### WHAT YOU NEED TO DO:
Give back exactly the stretch of data below from the line holding "Pins | 26 |" through the line holding "share | 0.9420 |", both ends included, and leave the remaining lines out.
____
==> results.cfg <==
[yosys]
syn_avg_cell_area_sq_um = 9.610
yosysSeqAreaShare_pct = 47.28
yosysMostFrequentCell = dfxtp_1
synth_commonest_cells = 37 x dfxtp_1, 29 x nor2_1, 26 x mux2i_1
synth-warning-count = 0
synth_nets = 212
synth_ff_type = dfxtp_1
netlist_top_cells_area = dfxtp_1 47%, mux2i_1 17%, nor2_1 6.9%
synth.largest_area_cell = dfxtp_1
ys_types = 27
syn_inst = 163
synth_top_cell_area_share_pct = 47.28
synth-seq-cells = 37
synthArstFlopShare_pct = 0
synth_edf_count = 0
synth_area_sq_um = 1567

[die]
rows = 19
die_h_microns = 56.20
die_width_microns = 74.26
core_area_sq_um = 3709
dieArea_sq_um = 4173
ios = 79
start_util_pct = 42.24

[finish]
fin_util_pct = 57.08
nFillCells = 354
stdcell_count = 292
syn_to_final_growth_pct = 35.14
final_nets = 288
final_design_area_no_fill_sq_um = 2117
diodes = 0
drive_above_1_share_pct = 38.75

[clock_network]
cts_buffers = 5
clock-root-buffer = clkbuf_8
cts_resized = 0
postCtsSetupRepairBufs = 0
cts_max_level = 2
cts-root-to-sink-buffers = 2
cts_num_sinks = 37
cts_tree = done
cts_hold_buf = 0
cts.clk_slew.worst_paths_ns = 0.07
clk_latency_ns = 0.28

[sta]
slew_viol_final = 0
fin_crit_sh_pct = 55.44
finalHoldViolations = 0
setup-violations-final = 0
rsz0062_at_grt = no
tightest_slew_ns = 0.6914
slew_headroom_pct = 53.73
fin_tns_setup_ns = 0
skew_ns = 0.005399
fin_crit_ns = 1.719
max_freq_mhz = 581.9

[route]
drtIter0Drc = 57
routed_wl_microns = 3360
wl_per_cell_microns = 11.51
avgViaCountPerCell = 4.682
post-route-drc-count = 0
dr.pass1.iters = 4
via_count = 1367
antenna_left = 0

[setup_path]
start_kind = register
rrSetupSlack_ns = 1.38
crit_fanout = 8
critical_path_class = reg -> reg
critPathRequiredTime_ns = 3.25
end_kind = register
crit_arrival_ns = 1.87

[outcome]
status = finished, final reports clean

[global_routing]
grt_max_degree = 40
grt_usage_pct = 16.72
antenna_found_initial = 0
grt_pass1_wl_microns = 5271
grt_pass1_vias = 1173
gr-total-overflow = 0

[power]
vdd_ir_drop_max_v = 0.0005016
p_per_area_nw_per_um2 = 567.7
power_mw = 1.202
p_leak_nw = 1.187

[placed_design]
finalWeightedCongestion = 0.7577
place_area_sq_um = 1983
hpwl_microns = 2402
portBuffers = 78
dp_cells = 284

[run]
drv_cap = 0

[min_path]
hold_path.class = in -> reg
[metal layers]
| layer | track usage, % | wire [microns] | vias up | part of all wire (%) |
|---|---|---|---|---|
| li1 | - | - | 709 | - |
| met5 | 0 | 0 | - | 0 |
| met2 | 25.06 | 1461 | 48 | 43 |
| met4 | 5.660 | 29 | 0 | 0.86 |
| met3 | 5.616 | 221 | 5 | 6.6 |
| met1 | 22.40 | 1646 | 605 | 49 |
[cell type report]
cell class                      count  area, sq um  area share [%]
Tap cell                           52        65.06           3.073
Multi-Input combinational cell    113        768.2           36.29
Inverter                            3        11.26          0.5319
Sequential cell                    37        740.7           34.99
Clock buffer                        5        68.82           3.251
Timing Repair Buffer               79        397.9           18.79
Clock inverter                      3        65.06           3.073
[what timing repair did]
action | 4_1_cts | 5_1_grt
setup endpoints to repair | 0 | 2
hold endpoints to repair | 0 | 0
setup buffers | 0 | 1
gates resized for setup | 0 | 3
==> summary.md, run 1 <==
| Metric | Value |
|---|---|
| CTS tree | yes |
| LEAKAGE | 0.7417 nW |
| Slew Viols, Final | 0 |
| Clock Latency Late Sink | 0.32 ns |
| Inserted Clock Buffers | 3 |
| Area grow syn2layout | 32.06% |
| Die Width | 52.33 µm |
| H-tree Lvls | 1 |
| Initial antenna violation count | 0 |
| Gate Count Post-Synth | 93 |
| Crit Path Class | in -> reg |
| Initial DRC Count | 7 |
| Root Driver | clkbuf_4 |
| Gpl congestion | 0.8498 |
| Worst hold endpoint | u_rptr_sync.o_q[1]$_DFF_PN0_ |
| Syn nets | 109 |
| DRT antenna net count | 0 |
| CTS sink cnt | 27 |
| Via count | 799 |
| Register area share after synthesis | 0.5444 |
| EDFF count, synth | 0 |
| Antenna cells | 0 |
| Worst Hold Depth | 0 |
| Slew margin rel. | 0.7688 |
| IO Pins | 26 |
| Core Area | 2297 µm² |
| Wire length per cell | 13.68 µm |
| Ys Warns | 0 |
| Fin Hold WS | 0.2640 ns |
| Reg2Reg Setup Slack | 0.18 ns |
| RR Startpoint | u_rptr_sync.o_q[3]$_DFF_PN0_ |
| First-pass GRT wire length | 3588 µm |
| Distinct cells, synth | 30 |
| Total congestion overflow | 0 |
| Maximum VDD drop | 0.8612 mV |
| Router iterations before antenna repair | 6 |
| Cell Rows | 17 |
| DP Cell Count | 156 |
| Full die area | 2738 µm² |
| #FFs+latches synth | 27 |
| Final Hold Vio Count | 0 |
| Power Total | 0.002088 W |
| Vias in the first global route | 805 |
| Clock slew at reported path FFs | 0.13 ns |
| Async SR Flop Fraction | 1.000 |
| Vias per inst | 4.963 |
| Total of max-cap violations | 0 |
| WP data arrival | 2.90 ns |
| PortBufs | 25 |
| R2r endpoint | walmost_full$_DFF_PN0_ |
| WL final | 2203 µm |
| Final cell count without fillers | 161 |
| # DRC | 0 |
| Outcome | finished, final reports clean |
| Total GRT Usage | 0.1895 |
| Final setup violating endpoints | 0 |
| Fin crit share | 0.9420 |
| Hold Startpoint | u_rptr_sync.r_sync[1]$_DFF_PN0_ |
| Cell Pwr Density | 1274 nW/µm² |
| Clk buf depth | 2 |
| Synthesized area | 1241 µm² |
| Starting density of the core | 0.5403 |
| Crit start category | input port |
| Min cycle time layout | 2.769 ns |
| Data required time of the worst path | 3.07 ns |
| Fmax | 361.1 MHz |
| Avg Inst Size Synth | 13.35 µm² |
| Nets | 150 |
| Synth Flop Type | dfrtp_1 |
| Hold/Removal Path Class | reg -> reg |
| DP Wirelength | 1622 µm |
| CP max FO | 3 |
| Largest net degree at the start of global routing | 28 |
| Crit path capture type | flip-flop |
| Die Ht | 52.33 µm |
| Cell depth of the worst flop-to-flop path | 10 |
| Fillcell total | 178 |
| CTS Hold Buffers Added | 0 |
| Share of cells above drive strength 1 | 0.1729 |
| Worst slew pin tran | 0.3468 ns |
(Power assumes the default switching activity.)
--- config.mk ---
export PLATFORM = sky130hd
export DESIGN_NAME = key_debounce_pulse
export DESIGN_NICKNAME = d
export VERILOG_FILES = /design/src/rtl/key_debounce_pkg.sv /design/src/rtl/key_debounce_chan.sv /design/src/rtl/key_debounce_pulse.sv
export SDC_FILE = /design/constraint.sdc
export NUM_CORES = 1
export LEC_CHECK = 0
export CAP_MARGIN = 20
export CORE_ASPECT_RATIO = 1.4
export CORE_MARGIN = 8
export CORE_UTILIZATION = 60
export DETAILED_ROUTE_END_ITERATION = 8
export DONT_BUFFER_PORTS = 1
export HOLD_SLACK_MARGIN = 0.1
export PLACE_DENSITY_LB_ADDON = 0.1
export SLEW_MARGIN = 20
export SYNTH_ARGS = -nofsm -noshare
export SYNTH_HDL_FRONTEND = slang
export SYNTH_SLANG_ARGS = --single-unit
--- constraint.sdc ---
create_clock -name clk -period 3.4 [get_ports clk]
set_clock_uncertainty 0.05 [all_clocks]
set_input_delay 0.68 -clock clk [delete_from_list [all_inputs] [get_ports clk]]
set_output_delay 0.68 -clock clk [all_outputs]
set_load 0.02 [all_outputs]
____
### SOLUTION TO THE EXERCISE:
| IO Pins | 26 |
| Core Area | 2297 µm² |
| Wire length per cell | 13.68 µm |
| Ys Warns | 0 |
| Fin Hold WS | 0.2640 ns |
| Reg2Reg Setup Slack | 0.18 ns |
| RR Startpoint | u_rptr_sync.o_q[3]$_DFF_PN0_ |
| First-pass GRT wire length | 3588 µm |
| Distinct cells, synth | 30 |
| Total congestion overflow | 0 |
| Maximum VDD drop | 0.8612 mV |
| Router iterations before antenna repair | 6 |
| Cell Rows | 17 |
| DP Cell Count | 156 |
| Full die area | 2738 µm² |
| #FFs+latches synth | 27 |
| Final Hold Vio Count | 0 |
| Power Total | 0.002088 W |
| Vias in the first global route | 805 |
| Clock slew at reported path FFs | 0.13 ns |
| Async SR Flop Fraction | 1.000 |
| Vias per inst | 4.963 |
| Total of max-cap violations | 0 |
| WP data arrival | 2.90 ns |
| PortBufs | 25 |
| R2r endpoint | walmost_full$_DFF_PN0_ |
| WL final | 2203 µm |
| Final cell count without fillers | 161 |
| # DRC | 0 |
| Outcome | finished, final reports clean |
| Total GRT Usage | 0.1895 |
| Final setup violating endpoints | 0 |
| Fin crit share | 0.9420 |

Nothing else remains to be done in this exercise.